> What is needed
Begin at the line below that has "Testbench counts of v31, summed" and stop after the line that has "As far as number". Please restate only those lines, word for word.

> Source material
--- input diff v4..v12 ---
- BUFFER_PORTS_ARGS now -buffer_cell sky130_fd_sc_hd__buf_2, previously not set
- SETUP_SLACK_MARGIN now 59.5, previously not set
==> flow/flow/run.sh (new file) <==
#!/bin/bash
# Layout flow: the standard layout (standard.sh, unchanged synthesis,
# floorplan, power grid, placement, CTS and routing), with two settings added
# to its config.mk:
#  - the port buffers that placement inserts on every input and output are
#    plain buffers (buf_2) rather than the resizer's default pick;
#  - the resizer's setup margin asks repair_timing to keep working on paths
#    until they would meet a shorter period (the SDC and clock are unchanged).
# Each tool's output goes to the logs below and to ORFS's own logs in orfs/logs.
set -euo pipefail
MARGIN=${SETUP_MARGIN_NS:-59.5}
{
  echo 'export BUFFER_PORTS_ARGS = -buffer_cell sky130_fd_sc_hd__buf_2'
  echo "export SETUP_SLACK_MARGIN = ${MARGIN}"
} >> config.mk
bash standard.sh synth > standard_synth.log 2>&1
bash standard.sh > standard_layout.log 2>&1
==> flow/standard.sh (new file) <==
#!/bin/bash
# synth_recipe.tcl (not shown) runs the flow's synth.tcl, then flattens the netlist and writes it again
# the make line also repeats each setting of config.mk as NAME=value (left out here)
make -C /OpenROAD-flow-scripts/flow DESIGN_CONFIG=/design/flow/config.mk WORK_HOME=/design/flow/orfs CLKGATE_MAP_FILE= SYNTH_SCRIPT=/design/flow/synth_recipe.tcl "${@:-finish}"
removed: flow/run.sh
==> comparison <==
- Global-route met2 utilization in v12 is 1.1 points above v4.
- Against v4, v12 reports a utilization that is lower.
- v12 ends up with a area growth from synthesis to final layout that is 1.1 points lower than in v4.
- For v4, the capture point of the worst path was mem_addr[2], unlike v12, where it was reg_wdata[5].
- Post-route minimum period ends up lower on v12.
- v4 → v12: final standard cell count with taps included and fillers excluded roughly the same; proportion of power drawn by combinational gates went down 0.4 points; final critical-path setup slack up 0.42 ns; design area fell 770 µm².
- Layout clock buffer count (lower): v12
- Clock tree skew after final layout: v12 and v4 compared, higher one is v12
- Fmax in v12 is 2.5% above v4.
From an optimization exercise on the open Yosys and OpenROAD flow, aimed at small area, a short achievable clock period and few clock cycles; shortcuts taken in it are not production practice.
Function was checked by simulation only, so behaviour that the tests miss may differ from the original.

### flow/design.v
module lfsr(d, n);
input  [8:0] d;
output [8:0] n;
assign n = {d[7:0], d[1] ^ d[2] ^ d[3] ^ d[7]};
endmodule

==

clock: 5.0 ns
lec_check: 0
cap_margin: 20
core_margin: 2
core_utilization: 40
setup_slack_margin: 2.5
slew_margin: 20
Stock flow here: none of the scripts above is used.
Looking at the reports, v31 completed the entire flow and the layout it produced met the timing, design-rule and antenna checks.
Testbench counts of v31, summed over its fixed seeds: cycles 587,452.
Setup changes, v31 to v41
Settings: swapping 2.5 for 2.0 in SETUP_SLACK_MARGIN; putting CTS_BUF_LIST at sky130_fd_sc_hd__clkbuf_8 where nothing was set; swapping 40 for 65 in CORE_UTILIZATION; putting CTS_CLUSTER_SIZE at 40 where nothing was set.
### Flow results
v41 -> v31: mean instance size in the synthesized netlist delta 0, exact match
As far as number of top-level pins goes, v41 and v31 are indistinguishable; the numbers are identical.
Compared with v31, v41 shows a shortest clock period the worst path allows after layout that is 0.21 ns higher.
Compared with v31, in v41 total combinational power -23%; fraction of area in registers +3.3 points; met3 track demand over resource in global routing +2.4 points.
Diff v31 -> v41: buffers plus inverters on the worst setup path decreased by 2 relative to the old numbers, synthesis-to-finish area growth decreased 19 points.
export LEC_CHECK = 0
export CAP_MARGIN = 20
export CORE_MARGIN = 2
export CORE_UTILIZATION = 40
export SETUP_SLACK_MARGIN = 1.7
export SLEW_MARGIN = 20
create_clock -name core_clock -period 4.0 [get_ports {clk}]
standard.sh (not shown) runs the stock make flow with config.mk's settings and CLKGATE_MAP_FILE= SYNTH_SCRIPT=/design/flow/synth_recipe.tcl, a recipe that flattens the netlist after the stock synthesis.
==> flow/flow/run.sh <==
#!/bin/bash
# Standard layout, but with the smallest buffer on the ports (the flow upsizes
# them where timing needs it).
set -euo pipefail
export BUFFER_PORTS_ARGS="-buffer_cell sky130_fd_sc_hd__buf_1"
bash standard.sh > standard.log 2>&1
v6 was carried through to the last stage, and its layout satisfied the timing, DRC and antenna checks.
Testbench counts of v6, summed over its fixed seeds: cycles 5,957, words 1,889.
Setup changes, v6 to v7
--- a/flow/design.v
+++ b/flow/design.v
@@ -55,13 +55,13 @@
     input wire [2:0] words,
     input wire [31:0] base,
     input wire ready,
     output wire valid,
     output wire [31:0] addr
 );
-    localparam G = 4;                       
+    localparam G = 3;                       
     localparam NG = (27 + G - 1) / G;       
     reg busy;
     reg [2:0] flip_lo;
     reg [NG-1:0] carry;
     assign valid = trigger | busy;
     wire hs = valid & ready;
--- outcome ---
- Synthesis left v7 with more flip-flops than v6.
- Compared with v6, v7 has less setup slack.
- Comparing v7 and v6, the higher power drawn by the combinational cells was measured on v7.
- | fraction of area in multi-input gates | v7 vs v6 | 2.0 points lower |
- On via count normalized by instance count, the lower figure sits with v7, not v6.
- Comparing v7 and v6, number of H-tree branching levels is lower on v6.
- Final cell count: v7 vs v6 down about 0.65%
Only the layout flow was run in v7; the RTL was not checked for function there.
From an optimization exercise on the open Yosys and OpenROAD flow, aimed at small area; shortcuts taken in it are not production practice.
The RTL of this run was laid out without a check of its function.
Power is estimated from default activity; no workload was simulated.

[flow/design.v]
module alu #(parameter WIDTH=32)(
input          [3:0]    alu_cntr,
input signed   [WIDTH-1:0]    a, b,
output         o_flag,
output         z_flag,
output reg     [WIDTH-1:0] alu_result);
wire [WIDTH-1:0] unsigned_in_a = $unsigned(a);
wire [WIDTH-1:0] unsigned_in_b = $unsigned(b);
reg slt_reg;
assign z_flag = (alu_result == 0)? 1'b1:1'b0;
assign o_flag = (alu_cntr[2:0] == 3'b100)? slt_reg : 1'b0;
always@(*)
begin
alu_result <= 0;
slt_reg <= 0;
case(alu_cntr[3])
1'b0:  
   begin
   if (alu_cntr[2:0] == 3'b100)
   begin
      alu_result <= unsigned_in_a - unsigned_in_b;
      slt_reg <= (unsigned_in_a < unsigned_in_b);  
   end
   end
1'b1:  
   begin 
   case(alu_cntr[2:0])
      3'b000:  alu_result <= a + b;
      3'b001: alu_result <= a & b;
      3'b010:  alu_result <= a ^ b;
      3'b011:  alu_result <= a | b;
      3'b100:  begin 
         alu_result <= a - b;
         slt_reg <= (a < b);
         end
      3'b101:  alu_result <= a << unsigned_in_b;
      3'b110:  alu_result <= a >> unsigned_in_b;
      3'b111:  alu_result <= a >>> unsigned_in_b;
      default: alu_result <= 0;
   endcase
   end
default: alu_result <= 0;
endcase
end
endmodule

> Answer for the task
Testbench counts of v31, summed over its fixed seeds: cycles 587,452.
Setup changes, v31 to v41
Settings: swapping 2.5 for 2.0 in SETUP_SLACK_MARGIN; putting CTS_BUF_LIST at sky130_fd_sc_hd__clkbuf_8 where nothing was set; swapping 40 for 65 in CORE_UTILIZATION; putting CTS_CLUSTER_SIZE at 40 where nothing was set.
### Flow results
v41 -> v31: mean instance size in the synthesized netlist delta 0, exact match
As far as number of top-level pins goes, v41 and v31 are indistinguishable; the numbers are identical.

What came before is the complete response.